(Excerpted data begins)

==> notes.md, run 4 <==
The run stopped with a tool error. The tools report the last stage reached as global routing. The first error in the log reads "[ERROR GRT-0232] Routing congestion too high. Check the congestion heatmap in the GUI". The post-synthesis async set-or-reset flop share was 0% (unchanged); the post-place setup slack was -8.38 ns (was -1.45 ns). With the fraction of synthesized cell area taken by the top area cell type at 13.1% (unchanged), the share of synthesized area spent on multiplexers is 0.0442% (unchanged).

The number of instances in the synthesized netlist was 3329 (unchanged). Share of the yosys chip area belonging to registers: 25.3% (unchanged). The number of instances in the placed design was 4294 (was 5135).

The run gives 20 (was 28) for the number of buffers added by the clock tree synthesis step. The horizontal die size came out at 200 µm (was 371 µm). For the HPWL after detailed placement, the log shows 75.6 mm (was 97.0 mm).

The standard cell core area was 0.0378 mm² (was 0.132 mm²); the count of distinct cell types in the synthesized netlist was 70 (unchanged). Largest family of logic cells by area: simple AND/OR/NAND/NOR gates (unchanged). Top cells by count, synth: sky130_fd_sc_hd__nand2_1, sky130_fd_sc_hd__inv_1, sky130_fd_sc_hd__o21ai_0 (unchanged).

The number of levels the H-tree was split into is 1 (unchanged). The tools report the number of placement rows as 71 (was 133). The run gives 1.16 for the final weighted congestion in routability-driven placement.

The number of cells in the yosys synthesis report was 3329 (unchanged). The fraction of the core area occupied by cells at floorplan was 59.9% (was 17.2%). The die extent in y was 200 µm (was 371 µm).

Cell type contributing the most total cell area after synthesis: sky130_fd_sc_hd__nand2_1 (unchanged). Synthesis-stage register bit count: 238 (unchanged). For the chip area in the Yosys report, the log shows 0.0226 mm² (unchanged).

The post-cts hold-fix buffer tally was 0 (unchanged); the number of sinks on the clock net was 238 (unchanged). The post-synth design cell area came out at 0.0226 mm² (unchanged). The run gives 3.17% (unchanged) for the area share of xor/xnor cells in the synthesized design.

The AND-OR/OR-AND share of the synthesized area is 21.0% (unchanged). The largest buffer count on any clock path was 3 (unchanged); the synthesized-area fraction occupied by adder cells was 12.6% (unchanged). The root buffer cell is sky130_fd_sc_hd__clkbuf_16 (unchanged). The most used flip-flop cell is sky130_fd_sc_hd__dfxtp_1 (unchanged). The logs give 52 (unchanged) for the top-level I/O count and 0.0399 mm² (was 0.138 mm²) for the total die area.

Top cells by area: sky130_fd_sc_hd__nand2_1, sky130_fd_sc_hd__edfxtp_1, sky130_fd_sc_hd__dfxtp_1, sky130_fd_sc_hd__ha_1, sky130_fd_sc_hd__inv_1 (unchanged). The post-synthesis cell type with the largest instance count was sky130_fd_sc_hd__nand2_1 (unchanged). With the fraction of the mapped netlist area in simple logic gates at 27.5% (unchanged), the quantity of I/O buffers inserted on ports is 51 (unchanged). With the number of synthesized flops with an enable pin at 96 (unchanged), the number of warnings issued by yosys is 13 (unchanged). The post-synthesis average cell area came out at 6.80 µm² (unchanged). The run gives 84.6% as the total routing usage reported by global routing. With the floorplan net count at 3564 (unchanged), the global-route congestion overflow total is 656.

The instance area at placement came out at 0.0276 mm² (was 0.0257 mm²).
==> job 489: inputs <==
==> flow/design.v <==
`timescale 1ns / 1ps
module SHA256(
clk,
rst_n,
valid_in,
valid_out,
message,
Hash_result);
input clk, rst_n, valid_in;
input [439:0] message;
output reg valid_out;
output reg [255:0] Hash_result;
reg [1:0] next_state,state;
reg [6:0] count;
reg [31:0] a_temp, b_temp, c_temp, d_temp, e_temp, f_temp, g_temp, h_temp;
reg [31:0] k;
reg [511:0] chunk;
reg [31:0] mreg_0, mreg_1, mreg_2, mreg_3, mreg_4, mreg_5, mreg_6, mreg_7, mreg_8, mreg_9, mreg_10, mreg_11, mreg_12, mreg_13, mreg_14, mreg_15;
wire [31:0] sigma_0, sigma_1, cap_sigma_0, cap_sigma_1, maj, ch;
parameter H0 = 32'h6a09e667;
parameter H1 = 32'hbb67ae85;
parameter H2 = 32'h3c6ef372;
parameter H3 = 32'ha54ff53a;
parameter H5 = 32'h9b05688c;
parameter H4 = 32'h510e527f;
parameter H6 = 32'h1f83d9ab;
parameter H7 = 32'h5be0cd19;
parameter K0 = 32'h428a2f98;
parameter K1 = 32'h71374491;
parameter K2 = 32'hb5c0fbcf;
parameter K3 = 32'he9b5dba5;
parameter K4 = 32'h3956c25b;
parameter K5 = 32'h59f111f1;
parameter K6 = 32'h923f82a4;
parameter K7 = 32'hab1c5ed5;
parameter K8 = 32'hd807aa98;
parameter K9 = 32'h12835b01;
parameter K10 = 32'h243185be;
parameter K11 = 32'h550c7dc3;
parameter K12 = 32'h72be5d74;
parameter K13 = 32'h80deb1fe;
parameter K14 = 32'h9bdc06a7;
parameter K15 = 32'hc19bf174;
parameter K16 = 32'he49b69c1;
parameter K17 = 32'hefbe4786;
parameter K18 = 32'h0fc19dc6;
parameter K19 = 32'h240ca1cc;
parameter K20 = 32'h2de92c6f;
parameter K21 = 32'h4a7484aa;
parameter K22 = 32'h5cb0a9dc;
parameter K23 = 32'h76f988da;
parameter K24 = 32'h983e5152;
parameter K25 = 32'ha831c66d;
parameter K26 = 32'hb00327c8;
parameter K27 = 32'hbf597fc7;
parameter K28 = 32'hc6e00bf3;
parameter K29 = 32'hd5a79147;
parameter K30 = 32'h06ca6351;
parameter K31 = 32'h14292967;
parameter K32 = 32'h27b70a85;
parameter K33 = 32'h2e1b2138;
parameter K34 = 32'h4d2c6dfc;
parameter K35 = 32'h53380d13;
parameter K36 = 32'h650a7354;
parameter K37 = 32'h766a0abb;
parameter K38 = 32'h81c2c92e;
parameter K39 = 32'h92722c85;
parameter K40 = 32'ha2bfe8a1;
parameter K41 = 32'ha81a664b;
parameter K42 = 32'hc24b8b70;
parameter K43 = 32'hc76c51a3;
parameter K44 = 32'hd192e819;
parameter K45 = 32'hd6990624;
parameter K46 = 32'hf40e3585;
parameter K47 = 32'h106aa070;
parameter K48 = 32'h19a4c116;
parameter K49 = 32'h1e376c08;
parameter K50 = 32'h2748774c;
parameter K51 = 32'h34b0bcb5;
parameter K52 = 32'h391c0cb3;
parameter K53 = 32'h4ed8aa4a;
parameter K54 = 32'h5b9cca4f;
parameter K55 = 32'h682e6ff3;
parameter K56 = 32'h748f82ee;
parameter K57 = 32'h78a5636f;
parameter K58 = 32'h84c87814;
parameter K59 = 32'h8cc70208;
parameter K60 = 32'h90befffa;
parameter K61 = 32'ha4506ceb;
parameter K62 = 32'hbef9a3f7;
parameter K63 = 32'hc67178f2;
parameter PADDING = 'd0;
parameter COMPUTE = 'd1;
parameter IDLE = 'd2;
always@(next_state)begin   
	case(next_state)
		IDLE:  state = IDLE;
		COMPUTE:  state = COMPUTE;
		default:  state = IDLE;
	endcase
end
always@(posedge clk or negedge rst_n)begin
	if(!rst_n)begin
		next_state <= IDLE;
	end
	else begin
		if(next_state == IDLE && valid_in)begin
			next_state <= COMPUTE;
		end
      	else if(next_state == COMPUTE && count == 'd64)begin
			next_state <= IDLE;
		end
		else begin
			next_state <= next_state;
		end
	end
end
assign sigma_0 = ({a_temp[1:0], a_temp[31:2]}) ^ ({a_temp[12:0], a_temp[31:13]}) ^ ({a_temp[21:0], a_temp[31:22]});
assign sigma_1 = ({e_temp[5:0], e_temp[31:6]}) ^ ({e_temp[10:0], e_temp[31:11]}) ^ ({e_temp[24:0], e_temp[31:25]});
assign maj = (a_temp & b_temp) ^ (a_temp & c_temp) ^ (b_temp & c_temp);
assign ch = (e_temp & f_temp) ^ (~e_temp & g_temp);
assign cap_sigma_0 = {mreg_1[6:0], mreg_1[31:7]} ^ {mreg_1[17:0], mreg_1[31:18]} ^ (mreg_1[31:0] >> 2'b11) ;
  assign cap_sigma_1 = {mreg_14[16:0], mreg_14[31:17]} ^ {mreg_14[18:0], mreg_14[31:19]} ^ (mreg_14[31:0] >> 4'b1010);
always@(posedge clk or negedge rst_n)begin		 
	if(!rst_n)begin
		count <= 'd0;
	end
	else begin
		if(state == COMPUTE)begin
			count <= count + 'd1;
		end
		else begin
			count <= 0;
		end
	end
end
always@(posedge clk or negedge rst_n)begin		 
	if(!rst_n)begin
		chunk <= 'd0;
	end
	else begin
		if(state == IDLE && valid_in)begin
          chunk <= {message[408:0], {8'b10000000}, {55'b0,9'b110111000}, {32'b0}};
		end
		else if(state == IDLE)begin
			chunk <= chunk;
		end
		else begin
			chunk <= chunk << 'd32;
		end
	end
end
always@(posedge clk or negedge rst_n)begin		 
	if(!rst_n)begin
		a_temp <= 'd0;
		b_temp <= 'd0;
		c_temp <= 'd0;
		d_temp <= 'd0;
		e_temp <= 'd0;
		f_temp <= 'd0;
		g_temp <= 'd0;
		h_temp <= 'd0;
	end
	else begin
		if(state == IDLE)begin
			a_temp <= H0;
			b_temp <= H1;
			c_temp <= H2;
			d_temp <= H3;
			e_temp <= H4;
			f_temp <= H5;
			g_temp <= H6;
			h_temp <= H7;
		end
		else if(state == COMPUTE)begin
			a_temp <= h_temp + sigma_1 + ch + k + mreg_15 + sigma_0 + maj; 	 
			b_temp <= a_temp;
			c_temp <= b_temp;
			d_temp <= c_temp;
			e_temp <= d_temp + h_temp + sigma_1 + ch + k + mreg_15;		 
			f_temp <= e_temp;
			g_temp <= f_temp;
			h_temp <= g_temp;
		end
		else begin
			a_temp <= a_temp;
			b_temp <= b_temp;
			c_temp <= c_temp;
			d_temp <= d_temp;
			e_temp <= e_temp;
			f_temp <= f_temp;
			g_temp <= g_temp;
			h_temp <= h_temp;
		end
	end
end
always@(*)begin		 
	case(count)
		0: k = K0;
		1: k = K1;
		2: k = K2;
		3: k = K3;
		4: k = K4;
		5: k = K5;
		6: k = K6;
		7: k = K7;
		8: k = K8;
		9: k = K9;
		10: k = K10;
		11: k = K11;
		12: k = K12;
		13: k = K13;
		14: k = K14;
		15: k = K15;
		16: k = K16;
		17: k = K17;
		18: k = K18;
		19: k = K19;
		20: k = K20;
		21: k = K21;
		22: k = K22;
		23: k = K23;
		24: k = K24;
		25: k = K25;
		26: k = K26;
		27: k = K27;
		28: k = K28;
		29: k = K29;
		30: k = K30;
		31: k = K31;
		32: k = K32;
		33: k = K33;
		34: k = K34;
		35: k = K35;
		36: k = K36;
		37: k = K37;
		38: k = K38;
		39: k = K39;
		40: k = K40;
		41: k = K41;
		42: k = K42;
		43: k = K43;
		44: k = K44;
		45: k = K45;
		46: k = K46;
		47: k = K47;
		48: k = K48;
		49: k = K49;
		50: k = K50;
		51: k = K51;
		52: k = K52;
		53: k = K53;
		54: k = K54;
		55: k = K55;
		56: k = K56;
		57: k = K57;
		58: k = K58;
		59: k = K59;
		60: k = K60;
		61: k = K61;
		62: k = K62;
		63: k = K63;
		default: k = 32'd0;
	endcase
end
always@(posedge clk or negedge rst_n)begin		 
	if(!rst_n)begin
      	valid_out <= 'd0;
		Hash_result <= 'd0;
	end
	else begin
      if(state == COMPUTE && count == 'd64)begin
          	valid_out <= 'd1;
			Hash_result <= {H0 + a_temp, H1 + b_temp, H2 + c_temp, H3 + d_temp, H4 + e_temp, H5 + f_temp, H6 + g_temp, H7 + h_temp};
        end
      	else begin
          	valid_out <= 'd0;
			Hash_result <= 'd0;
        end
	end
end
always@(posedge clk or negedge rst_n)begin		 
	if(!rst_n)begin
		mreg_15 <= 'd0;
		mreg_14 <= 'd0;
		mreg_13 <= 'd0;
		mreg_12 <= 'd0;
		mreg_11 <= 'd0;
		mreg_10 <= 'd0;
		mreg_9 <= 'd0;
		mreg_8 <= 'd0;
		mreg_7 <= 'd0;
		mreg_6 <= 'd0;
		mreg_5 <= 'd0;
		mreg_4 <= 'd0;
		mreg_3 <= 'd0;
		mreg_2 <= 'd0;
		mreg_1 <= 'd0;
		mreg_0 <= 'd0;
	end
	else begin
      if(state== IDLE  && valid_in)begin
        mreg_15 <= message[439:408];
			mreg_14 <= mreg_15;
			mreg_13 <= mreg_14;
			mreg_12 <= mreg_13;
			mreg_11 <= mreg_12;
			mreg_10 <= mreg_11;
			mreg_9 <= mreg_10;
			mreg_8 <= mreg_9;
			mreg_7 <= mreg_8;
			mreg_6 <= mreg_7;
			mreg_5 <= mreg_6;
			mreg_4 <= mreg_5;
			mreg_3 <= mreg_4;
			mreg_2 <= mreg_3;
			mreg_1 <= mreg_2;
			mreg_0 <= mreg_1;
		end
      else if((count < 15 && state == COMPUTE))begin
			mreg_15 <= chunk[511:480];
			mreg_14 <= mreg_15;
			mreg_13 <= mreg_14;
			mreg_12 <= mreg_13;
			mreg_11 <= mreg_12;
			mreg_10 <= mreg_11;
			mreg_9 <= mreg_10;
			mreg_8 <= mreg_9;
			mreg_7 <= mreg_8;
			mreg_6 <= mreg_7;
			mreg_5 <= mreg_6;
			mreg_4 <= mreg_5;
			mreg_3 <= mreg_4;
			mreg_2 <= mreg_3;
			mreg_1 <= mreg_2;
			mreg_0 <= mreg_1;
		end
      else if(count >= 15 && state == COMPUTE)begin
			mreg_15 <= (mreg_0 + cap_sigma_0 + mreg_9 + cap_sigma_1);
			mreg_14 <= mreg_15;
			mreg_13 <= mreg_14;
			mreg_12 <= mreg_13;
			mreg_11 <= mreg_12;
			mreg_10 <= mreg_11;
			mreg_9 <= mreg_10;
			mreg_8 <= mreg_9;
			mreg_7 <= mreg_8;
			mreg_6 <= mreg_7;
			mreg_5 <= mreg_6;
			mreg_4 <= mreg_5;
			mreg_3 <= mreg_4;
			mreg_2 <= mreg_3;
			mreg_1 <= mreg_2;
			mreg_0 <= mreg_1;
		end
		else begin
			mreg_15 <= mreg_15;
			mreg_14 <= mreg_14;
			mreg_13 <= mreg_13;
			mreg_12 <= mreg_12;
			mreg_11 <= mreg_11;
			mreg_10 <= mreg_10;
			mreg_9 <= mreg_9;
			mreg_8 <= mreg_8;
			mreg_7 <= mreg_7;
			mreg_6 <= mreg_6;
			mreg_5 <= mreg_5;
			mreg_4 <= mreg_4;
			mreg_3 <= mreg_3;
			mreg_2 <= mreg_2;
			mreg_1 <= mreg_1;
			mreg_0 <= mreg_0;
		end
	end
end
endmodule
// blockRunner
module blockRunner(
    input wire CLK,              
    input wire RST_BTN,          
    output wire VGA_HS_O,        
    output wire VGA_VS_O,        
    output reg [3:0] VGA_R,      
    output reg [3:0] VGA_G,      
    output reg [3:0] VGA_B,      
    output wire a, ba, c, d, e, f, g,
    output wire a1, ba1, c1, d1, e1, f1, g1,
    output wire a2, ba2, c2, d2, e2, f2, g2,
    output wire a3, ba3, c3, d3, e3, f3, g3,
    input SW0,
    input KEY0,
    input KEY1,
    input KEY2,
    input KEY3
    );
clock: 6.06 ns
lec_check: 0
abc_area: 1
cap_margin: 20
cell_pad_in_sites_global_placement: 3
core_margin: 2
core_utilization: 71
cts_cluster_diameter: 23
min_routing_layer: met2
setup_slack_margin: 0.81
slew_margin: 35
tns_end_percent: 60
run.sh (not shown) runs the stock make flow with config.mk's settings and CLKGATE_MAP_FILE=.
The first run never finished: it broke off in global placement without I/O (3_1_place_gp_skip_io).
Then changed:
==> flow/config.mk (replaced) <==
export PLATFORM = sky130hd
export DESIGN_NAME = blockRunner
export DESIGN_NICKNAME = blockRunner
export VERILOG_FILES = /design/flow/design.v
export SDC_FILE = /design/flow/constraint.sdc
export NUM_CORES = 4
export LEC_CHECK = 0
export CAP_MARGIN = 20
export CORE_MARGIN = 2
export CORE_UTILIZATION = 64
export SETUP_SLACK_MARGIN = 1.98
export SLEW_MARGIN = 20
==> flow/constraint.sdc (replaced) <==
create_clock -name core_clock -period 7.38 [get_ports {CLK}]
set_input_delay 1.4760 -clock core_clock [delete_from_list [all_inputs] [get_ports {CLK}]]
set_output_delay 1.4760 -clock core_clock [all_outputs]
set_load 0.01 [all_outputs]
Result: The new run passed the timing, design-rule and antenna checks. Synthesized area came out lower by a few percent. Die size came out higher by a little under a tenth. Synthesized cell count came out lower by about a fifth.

(Excerpted data ends)

Among the entries above, the lines between the ones containing "The number of levels" and "Cell type contributing", inclusive, are to be transcribed exactly. No other line is to be given.

The number of levels the H-tree was split into is 1 (unchanged). The tools report the number of placement rows as 71 (was 133). The run gives 1.16 for the final weighted congestion in routability-driven placement.

The number of cells in the yosys synthesis report was 3329 (unchanged). The fraction of the core area occupied by cells at floorplan was 59.9% (was 17.2%). The die extent in y was 200 µm (was 371 µm).

Cell type contributing the most total cell area after synthesis: sky130_fd_sc_hd__nand2_1 (unchanged). Synthesis-stage register bit count: 238 (unchanged). For the chip area in the Yosys report, the log shows 0.0226 mm² (unchanged).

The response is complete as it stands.